Romania’s budget deficit will amount to 8.6% of GDP in 2024 (cash methodology), according to a GEO draft published by the Ministry of Finance and adopted by the Government on Wednesday.
The government raised the deficit target to 6.9% of GDP in the budget rectification at the end of September. Another document released later suggested the executive could expect a deficit of 8% of GDP, in line with market estimates.
The GEO project put up for public debate on Monday proposes increasing the budget deficit ceiling to 8.58% of GDP, as well as the public debt ceiling to 54.5% of GDP. Also, the project stipulates the increase of the ceiling of personnel expenses from 9.3% of GDP (the ceiling from the rectification) to 9.4% of GDP.
According to the document, the general consolidated budget deficit could amount to RON 151.79 billion in 2024.
The budget deficit level is relevant because Romania must annually borrow this difference between the state’s revenues and expenditures, and then pay the interests related to these loans from future years’ budgets.
According to the cited official document, „the primary balance of the general consolidated budget is minus RON 114,572.2 million”. The primary balance refers to the total deficit minus interest payments.

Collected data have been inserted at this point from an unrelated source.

[src/omc_map.svh]
// Register map, field positions and constants of the operating mode block
// Operation
// Hash-only indicator set: hash-filter both physical and multicast addresses.
// Start places receive in running, fetching from the current list position.
// No owned descriptor: suspend receive and set buffer unavailable status.
// Start honoured only while stopped; software sets list base first.
// Clear stops after current frame; next position kept for restart.
// Stop acts only while receive is running or suspended.
// Hash/perfect indicator clear: perfect filtering against setup address list.
// Indicator set: multicast hashed; physical hashed only with hash-only set.
// Threshold field picks 72..160 or 128..1024 bytes; bit 21 store-and-forward.
// Bits 18,22,23,24 select serial or MII port, rate, coding, scrambling.
// Loopback field: 00 normal, 01 internal, 10 external.
// Internal loopback on both ports also exercises coding and scrambler; pcs_en and scr_en come on only for the symbol port, never the serial port.
// Internal loopback on symbol port still sends symbols to network.
// Internal loopback on MII port holds MII transmit enable low.
// Filter bits decode perfect, inverse, promiscuous, pass-all-multicast.
// Only bit 0 set: 512-bit multicast hash plus one perfect address.
// Bits 2 and 0 set: 512-bit hash for multicast and physical.
// Receive-all accepts frames, still reports filter result as match.
// Software changes configuration fields only while processes stopped.
// Reset brings promiscuous receive mode on.
// Writes to read-only filter indicator bits are ignored.
`ifndef OMC_MAP_SVH
`define OMC_MAP_SVH
`define OMC_OFF_MODE    12'h000
`define OMC_OFF_STATUS  12'h004
`define OMC_OFF_RLB     12'h008
`define OMC_OFF_CURPOS  12'h00C
`define OMC_OFF_DECODE  12'h010
`define OMC_MODE_RST    32'h3200_0040
`define OMC_RO_MASK     32'h0000_0015
`define OMC_B_HP        0
`define OMC_B_RUN       1
`define OMC_B_HO        2
`define OMC_B_IF        4
`define OMC_B_PR        6
`define OMC_B_PM        7
`define OMC_B_LOOP_LO   10
`define OMC_B_LOOP_HI   11
`define OMC_B_THR_LO    14
`define OMC_B_THR_HI    15
`define OMC_B_PORT      18
`define OMC_B_SF        21
`define OMC_B_RATE10    22
`define OMC_B_PCS       23
`define OMC_B_SCR       24
`define OMC_B_RXALL     30
`define OMC_ST_RBU      7
`define OMC_ST_STATE_LO 8
`define OMC_ST_STATE_HI 9
`define OMC_ST_STOPP    10
`define OMC_ST_FRAME    11
`define OMC_DESC_STRIDE 32'h0000_0010
`define OMC_THR_S0      11'h048
`define OMC_THR_S1      11'h060
`define OMC_THR_S2      11'h080
`define OMC_THR_S3      11'h0A0
`define OMC_THR_F0      11'h080
`define OMC_THR_F1      11'h100
`define OMC_THR_F2      11'h200
`define OMC_THR_F3      11'h400
`endif

[src/omc_pkg.sv]
// Types shared by the operating mode block
package omc_pkg;
  typedef enum logic [1:0] {
    RX_STOPPED   = 2'b00,
    RX_FETCH     = 2'b01,
    RX_RUNNING   = 2'b10,
    RX_SUSPENDED = 2'b11
  } omc_rx_type;
  typedef enum logic [1:0] {
    LOOP_NORMAL = 2'b00,
    LOOP_INT    = 2'b01,
    LOOP_EXT    = 2'b10,
    LOOP_RSVD   = 2'b11
  } omc_loop_type;
  typedef enum logic [2:0] {
    FILT_PERF16  = 3'b000,
    FILT_HASH1   = 3'b001,
    FILT_HASHALL = 3'b010,
    FILT_INVERSE = 3'b011,
    FILT_PROMISC = 3'b100,
    FILT_ALLMC   = 3'b101,
    FILT_RSVD    = 3'b110
  } omc_filt_type;
  typedef struct packed {
    logic [31:0] mode;
    logic [31:0] rlb;
    logic [31:0] cur;
    logic [31:0] prdata;
    omc_rx_type  rx;
    logic        rbu;
    logic        desc_req;
    logic        frame;
    logic [1:0]  sync1;
    logic [1:0]  sync2;
    logic        clk_last;
    logic        match;
    logic        accept;
    logic        mii_txen;
    logic        sym_txen;
  } omc_state_type;
endpackage : omc_pkg
$ cat src/msl_params.svh
/*
 * Offsets, field positions, depths and timing figures of the
 * serial line parameter block.
 * Assumes inclusion by bare name from the design files.
 */
`ifndef MSL_PARAMS_SVH
`define MSL_PARAMS_SVH

// Register selects on the host register port
`define MSL_SEL_LPAR_RXBUF  2'h0
`define MSL_SEL_TCTRL       2'h1
`define MSL_SEL_TDATA_MSTAT 2'h2

// Line parameter word fields
`define MSL_LP_LINE_LSB     0
`define MSL_LP_LEN_LSB      3
`define MSL_LP_STOP_BIT     5
`define MSL_LP_PAR_BIT      6
`define MSL_LP_ODD_BIT      7
`define MSL_LP_SPD_LSB      8
`define MSL_LP_RXON_BIT     12

// Receive buffer word fields
`define MSL_RB_LINE_LSB     8
`define MSL_RB_PERR_BIT     12
`define MSL_RB_FERR_BIT     13
`define MSL_RB_OVR_BIT      14
`define MSL_RB_VALID_BIT    15

// Baud rates in tenths of a baud, code 0 upward
`define MSL_BAUD10_0        500
`define MSL_BAUD10_1        750
`define MSL_BAUD10_2        1100
`define MSL_BAUD10_3        1345
`define MSL_BAUD10_4        1500
`define MSL_BAUD10_5        3000
`define MSL_BAUD10_6        6000
`define MSL_BAUD10_7        12000
`define MSL_BAUD10_8        18000
`define MSL_BAUD10_9        20000
`define MSL_BAUD10_10       24000
`define MSL_BAUD10_11       36000
`define MSL_BAUD10_12       48000
`define MSL_BAUD10_13       72000
`define MSL_BAUD10_14       96000

`define MSL_OVERSAMPLE      16
`define MSL_CLK_HZ          10000000
`define MSL_ALARM_COUNT     5'h10
`define MSL_SILO_DEPTH      64
`define MSL_TXBUF_DEPTH     2

`endif

$ cat src/msl_pkg.sv
/*
 * Types shared by the serial line parameter block.
 * Assumes nothing beyond a SystemVerilog compiler.
 */
package msl_pkg;

	typedef logic [2:0] msl_line_t;

	typedef enum logic [1:0] {
		MSL_LEN5 = 2'b00,
		MSL_LEN6 = 2'b01,
		MSL_LEN7 = 2'b10,
		MSL_LEN8 = 2'b11
	} msl_len_t;

	typedef struct packed {
		logic       rx_on;
		logic [3:0] speed;
		logic       odd;
		logic       par_en;
		logic       stop2;
		msl_len_t   len;
	} msl_lparam_t;

endpackage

It follows that Romania will pay this year over RON 37 billion in interest (the general consolidated budget deficit of RON 151.8 billion minus the primary balance of RON 114.6 billion).
Government admits it cannot say how much it collected to the budget through „digitalization”

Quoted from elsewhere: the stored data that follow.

===== src/motor_bank_params.svh =====
// Offsets, field positions, reset values and timing counts of the motor register bank
`ifndef MOTOR_BANK_PARAMS_SVH
`define MOTOR_BANK_PARAMS_SVH

// ----------------------------------------------------------------------------
// Register offsets on the two-wire bus
// ----------------------------------------------------------------------------
`define REG_PERIOD_HI 8'h13
`define REG_PERIOD_LO 8'h14
`define REG_VCONST_HI 8'h15
`define REG_VCONST_LO 8'h16
`define REG_ROTOR_POS 8'h19
`define REG_SUPPLY 8'h1a
`define REG_SPEED_REQ 8'h1b
`define REG_SPEED_BUF 8'h1c
`define REG_FAULT 8'h1e
`define REG_PARAM_A 8'h20
`define REG_PARAM_B 8'h21
`define REG_PARAM_C 8'h22

// ----------------------------------------------------------------------------
// Field positions
// ----------------------------------------------------------------------------
`define PA_FREQ_BIT 7
`define PB_ADJ_BIT 7
`define PC_ADVMD_BIT 7
`define FIELD_MSB 6
`define SPD_BUF_MSB 8
`define SPD_BUF_LSB 1

// ----------------------------------------------------------------------------
// Reset values and bus address
// ----------------------------------------------------------------------------
`define PARAM_A_RESET 8'h00
`define PARAM_B_RESET 8'h00
`define PARAM_C_RESET 8'h00
`define UNMAPPED_READ 8'h00
`define DEV_ADDR_DEFAULT 7'h52

// ----------------------------------------------------------------------------
// Timing
// ----------------------------------------------------------------------------
`define CLK_PERIOD_NS 20
`define SW_PERIOD_SLOW_NS 40000
`define SW_PERIOD_FAST_NS 20000
`define SW_SLOW_CYCLES (`SW_PERIOD_SLOW_NS / `CLK_PERIOD_NS)
`define SW_FAST_CYCLES (`SW_PERIOD_FAST_NS / `CLK_PERIOD_NS)
`define ADV_UNIT_NS 2500
`define ADV_UNIT_CYCLES ((`ADV_UNIT_NS + `CLK_PERIOD_NS - 1) / `CLK_PERIOD_NS)

`endif


===== src/motor_bank_pkg.sv =====
// Types shared by the motor register bank and its field decoder
package motor_bank_pkg;

  // --------------------------------------------------------------------------
  // Serial bus slave states
  // --------------------------------------------------------------------------
  typedef enum logic [2:0] {
    I2C_IDLE = 3'b000,
    I2C_ADDR = 3'b001,
    I2C_REG = 3'b010,
    I2C_WDATA = 3'b011,
    I2C_RDATA = 3'b100
  } i2c_state_t;

  // Decoded significand-shift value, optionally scaled
  typedef logic [17:0] dec_value_t;

  // --------------------------------------------------------------------------
  // State of the bank
  // --------------------------------------------------------------------------
  typedef struct packed {
    logic [1:0] scl_sync; // Clock pin synchroniser
    logic [1:0] sda_sync; // Data pin synchroniser
    logic scl_prev; // Settled clock, one cycle old
    logic sda_prev; // Settled data, one cycle old
    i2c_state_t state; // Bus slave state
    logic [3:0] bit_cnt; // Clock rises within a byte
    logic [7:0] shift; // Byte in flight
    logic read_mode; // Direction bit of the address byte
    logic [7:0] ptr; // Register pointer
    logic sda_drive; // Pull data low
    logic [7:0] param_a; // Frequency and resistance
    logic [7:0] param_b; // Adjust mode and constant
    logic [7:0] param_c; // Advance mode and delay
    logic [7:0] period_lo_hold; // Low byte caught with high byte
    logic [7:0] vconst_lo_hold; // Low byte caught with high byte
    logic [10:0] sw_cnt; // Switching period divider
    logic sw_tick; // Switching period strobe
  } bank_state_t;

  // State of one field decoder
  typedef struct packed {
    dec_value_t value;
  } decode_state_t;

endpackage : motor_bank_pkg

Although the GEO draft does not provide a solid explanation regarding the sources of the additional deficit, it stipulates the elimination from the budget of digitalization revenues on the grounds that they cannot be clearly identified in the implementation.
This refers to the RON 10.5 billion that should have gone into the „National Account for the Digitalization Revenues Record”. The disappearance of this amount from the revenue chapter could explain the deficit increase.
„For technical reasons concerning budget execution, the mechanism created did not offer the possibility of a distinct representation of the sums resulted from digitalization measures, even though the budget execution account shows improvements on every indicator from the budget classification of tax revenues, subsequently the decrease of this revenue account by RON 10.5 billion is proposed”, states the substantiation note of the GEO project.
How the deficit exploded in 2024
At the beginning of the year, the Government estimated a deficit of only 5% of GDP, that is RON 86.6 billion. Upon rectification, it was revised to 6.9% of GDP, i.e. RON 122.6 billion. The Ministry of Finance subsequently published a review of the 2024 funding requirement which showed the deficit to be close to 8% of GDP. The funding requirement includes:
- the amount of loans that Romania must take out to roll over the public debt (amount known since the beginning of the year and which meets no reason to be altered along the way) and
- the amount of loans needed to finance the budget deficit (the difference between the amounts collected by the state in the form of taxes, contributions, European funds, etc. and public expenditure: salaries of state employees, pensions, welfare, investments, subsidies, etc.).